Ferromagnetic zigzag chains and properties of the charge-ordered perovskite manganites

Abstract

The low-temperature properties of the so-called ``charge-ordered'' state in 50% doped perovskite manganites are described from the viewpoint of the magnetic spin ordering. In these systems, the zigzag antiferromagnetic ordering, combined with the double exchange physics, effectively divides the whole sample into the one-dimensional ferromagnetic zigzag chains and results in the anisotropy of electronic properties. The electronic structure of one such chain is described by an effective $3\ifmmode\times\else\texttimes\fi{}3$ Hamiltonian in the basis of $\mathrm{Mn}{(3\mathrm{de}}_{g})$ orbitals.
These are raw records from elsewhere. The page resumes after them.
From an optimization exercise on the open Yosys and OpenROAD flow, aimed at small area and a short achievable clock period; shortcuts taken in it are not production practice.
No functional check of the RTL was part of this run.

`design/flow/design.v`:
```
module decb_halfband (
    input  wire [26:0] w0,
    input  wire [26:0] w1,
    input  wire [26:0] w2,
    input  wire [26:0] w3,
    input  wire [26:0] w4,
    input  wire [26:0] w5,
    input  wire [31:0] w6,
    output wire [31:0] y
);
    localparam signed [31:0] VMAX = 32'sd8388607;
    wire signed [31:0] v0 = {{8{w0[23]}}, w0[23:0]};
    wire signed [31:0] v2 = {{8{w2[23]}}, w2[23:0]};
    wire signed [31:0] v3 = {{8{w3[23]}}, w3[23:0]};
    wire signed [31:0] v4 = {{8{w4[23]}}, w4[23:0]};
    wire signed [31:0] v6 = {{8{w6[23]}}, w6[23:0]};
    wire signed [31:0] sum = -v0 + 9 * v2 + 16 * v3 + 9 * v4 - v6;
    wire signed [31:0] q   = sum >>> 5;
    wire        [4:0]  rem = sum[4:0];
    wire               up  = (rem > 5'd16) || (rem == 5'd16 && q[0]);
    wire signed [31:0] r   = q + {31'd0, up};
    wire signed [31:0] c = (r > VMAX) ? VMAX : (r < -VMAX) ? -VMAX : r;
    wire [2:0] fl = w0[26:24] | w1[26:24] | w2[26:24] | w3[26:24]
                  | w4[26:24] | w5[26:24] | w6[26:24];
    assign y = {w6[31:27], fl, c[23:0]};
endmodule
module decb_thresh (
    input  wire        clk,
    input  wire        rst,
    input  wire        en,           
    input  wire [31:0] word,
    input  wire [23:0] level,
    input  wire [7:0]  hys,
    input  wire        clr_seen,
    output reg         state,
    output reg  [7:0]  cnt,
    output reg         seen
);
    wire        u = word[24];
    wire        o = word[25];
    wire [24:0] mag = word[23] ? (25'd0 - {word[23], word[23:0]}) : {1'b0, word[23:0]};
    wire signed [33:0] lim = $signed({10'd0, level}) - $signed({14'd0, hys, 12'd0});
    wire               below = $signed({9'd0, mag}) < lim;
    wire               above = o || (mag >= {1'b0, level});
    wire rise = (level != 24'd0) && !u && !state && above;
    wire fall = (level != 24'd0) && !u && state && !o && below;
    always @(posedge clk) begin
        if (rst) begin
            state <= 1'b0;
            cnt   <= 8'd0;
            seen  <= 1'b0;
        end else if (en) begin
            if (level == 24'd0)
                state <= 1'b0;
            else if (rise)
                state <= 1'b1;
            else if (fall)
                state <= 1'b0;
            if (rise)
                cnt <= cnt + 8'd1;
            if (rise)
                seen <= 1'b1;
            else if (clr_seen)
                seen <= 1'b0;
        end
    end
endmodule
module decb_lane (
    input  wire        clk,
    input  wire        rst,
    input  wire        in_valid,
    input  wire [5:0]  in_frame,    
    input  wire [31:0] in_word,     
    input  wire [2:0]  bk,          
    input  wire [23:0] hi_level,
    input  wire [7:0]  hi_hys,
    input  wire [23:0] hh_level,
    input  wire [7:0]  hh_hys,
    input  wire [1:0]  clr_seen,    
    output reg         out_valid,
    output reg  [31:0] out_word,    
    output wire [1:0]  thr_state,   
    output wire [7:0]  hi_cnt,
    output wire [7:0]  hh_cnt,
    output wire [1:0]  seen         
);
    localparam [26:0] OFF27 = 27'h500_0000;
    localparam [31:0] OFF32 = 32'h0500_0000;
    reg  [26:0] hist [0:35];
    wire [31:0] p0 = in_word;
    wire [31:0] p1, p2, p3, p4, p5, p6;
    decb_halfband u_hb1 (
        .w0 (hist[0]), .w1 (hist[1]), .w2 (hist[2]),
        .w3 (hist[3]), .w4 (hist[4]), .w5 (hist[5]),
        .w6 (p0), .y (p1)
    );
    decb_halfband u_hb2 (
        .w0 (hist[6]), .w1 (hist[7]), .w2 (hist[8]),
        .w3 (hist[9]), .w4 (hist[10]), .w5 (hist[11]),
        .w6 (p1), .y (p2)
    );
    decb_halfband u_hb3 (
        .w0 (hist[12]), .w1 (hist[13]), .w2 (hist[14]),
        .w3 (hist[15]), .w4 (hist[16]), .w5 (hist[17]),
        .w6 (p2), .y (p3)
    );
    decb_halfband u_hb4 (
        .w0 (hist[18]), .w1 (hist[19]), .w2 (hist[20]),
        .w3 (hist[21]), .w4 (hist[22]), .w5 (hist[23]),
        .w6 (p3), .y (p4)
    );
    decb_halfband u_hb5 (
        .w0 (hist[24]), .w1 (hist[25]), .w2 (hist[26]),
        .w3 (hist[27]), .w4 (hist[28]), .w5 (hist[29]),
        .w6 (p4), .y (p5)
    );
    decb_halfband u_hb6 (
        .w0 (hist[30]), .w1 (hist[31]), .w2 (hist[32]),
        .w3 (hist[33]), .w4 (hist[34]), .w5 (hist[35]),
        .w6 (p5), .y (p6)
    );
    wire [6:0] fire;
    assign fire[0] = 1'b1;
    assign fire[1] = in_frame[0];
    assign fire[2] = &in_frame[1:0];
    assign fire[3] = &in_frame[2:0];
    assign fire[4] = &in_frame[3:0];
    assign fire[5] = &in_frame[4:0];
    assign fire[6] = &in_frame[5:0];
    reg  [2:0]  sel;
    wire [2:0]  bk_eff = (bk == 3'd7) ? 3'd6 : bk;
    wire [2:0]  prod_idx = (bk_eff != sel && fire[bk_eff]) ? bk_eff : sel;
    reg [31:0] prod_sel;
    always @(*) begin
        case (prod_idx)
            3'd0: prod_sel = p0;
            3'd1: prod_sel = p1;
            3'd2: prod_sel = p2;
            3'd3: prod_sel = p3;
            3'd4: prod_sel = p4;
            3'd5: prod_sel = p5;
            default: prod_sel = p6;
        endcase
    end
    wire [26:0] stage_in [0:5];
    assign stage_in[0] = p0[26:0];
    assign stage_in[1] = p1[26:0];
    assign stage_in[2] = p2[26:0];
    assign stage_in[3] = p3[26:0];
    assign stage_in[4] = p4[26:0];
    assign stage_in[5] = p5[26:0];
    integer i, s;
    always @(posedge clk) begin
        if (rst) begin
            for (i = 0; i < 36; i = i + 1)
                hist[i] <= OFF27;
            sel       <= 3'd0;
            out_word  <= OFF32;
            out_valid <= 1'b0;
        end else begin
            out_valid <= in_valid;
            if (in_valid) begin
                for (s = 0; s < 6; s = s + 1) begin
                    if (fire[s]) begin
                        for (i = 0; i < 5; i = i + 1)
                            hist[6*s + i] <= hist[6*s + i + 1];
                        hist[6*s + 5] <= stage_in[s];
                    end
                end
                if (bk_eff != sel && fire[bk_eff])
                    sel <= bk_eff;
                if (fire[prod_idx])
                    out_word <= prod_sel;
            end
        end
    end
    decb_thresh u_hi (
        .clk      (clk),
        .rst      (rst),
        .en       (in_valid),
        .word     (in_word),
        .level    (hi_level),
        .hys      (hi_hys),
        .clr_seen (clr_seen[0]),
        .state    (thr_state[0]),
        .cnt      (hi_cnt),
        .seen     (seen[0])
    );
    decb_thresh u_hh (
        .clk      (clk),
        .rst      (rst),
        .en       (in_valid),
        .word     (in_word),
        .level    (hh_level),
        .hys      (hh_hys),
        .clr_seen (clr_seen[1]),
        .state    (thr_state[1]),
        .cnt      (hh_cnt),
        .seen     (seen[1])
    );
endmodule
```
We treat this problem analytically and consider the following properties: (i) the nearest-neighbor magnetic interactions; (ii) the distribution of the $\mathrm{Mn}{(3\mathrm{de}}_{g})$ and $\mathrm{Mn}(4p)$ states near the Fermi level, and their contribution to the optical conductivity and the resonant x-ray scattering near the Mn K-absorption edge. We argue that the anisotropy of magnetic interactions in the double exchange limit, combined with the isotropic superexchange interactions, readily explains both the local and the global stability of the zigzag antiferromagnetic state. The twofold degeneracy of ${e}_{g}$ levels plays a very important role in the problem and explains the insulating behavior of the zigzag chain, as well as the appearance of the orbital ordering in the double exchange model. Importantly, however, the charge ordering itself is expected to play only a minor role and is incompatible with the ferromagnetic coupling within the chain. We also discuss possible effects of the Jahn-Teller distortion and compare the tight-binding picture with results of band-structure calculations in the local-spin-density approximation.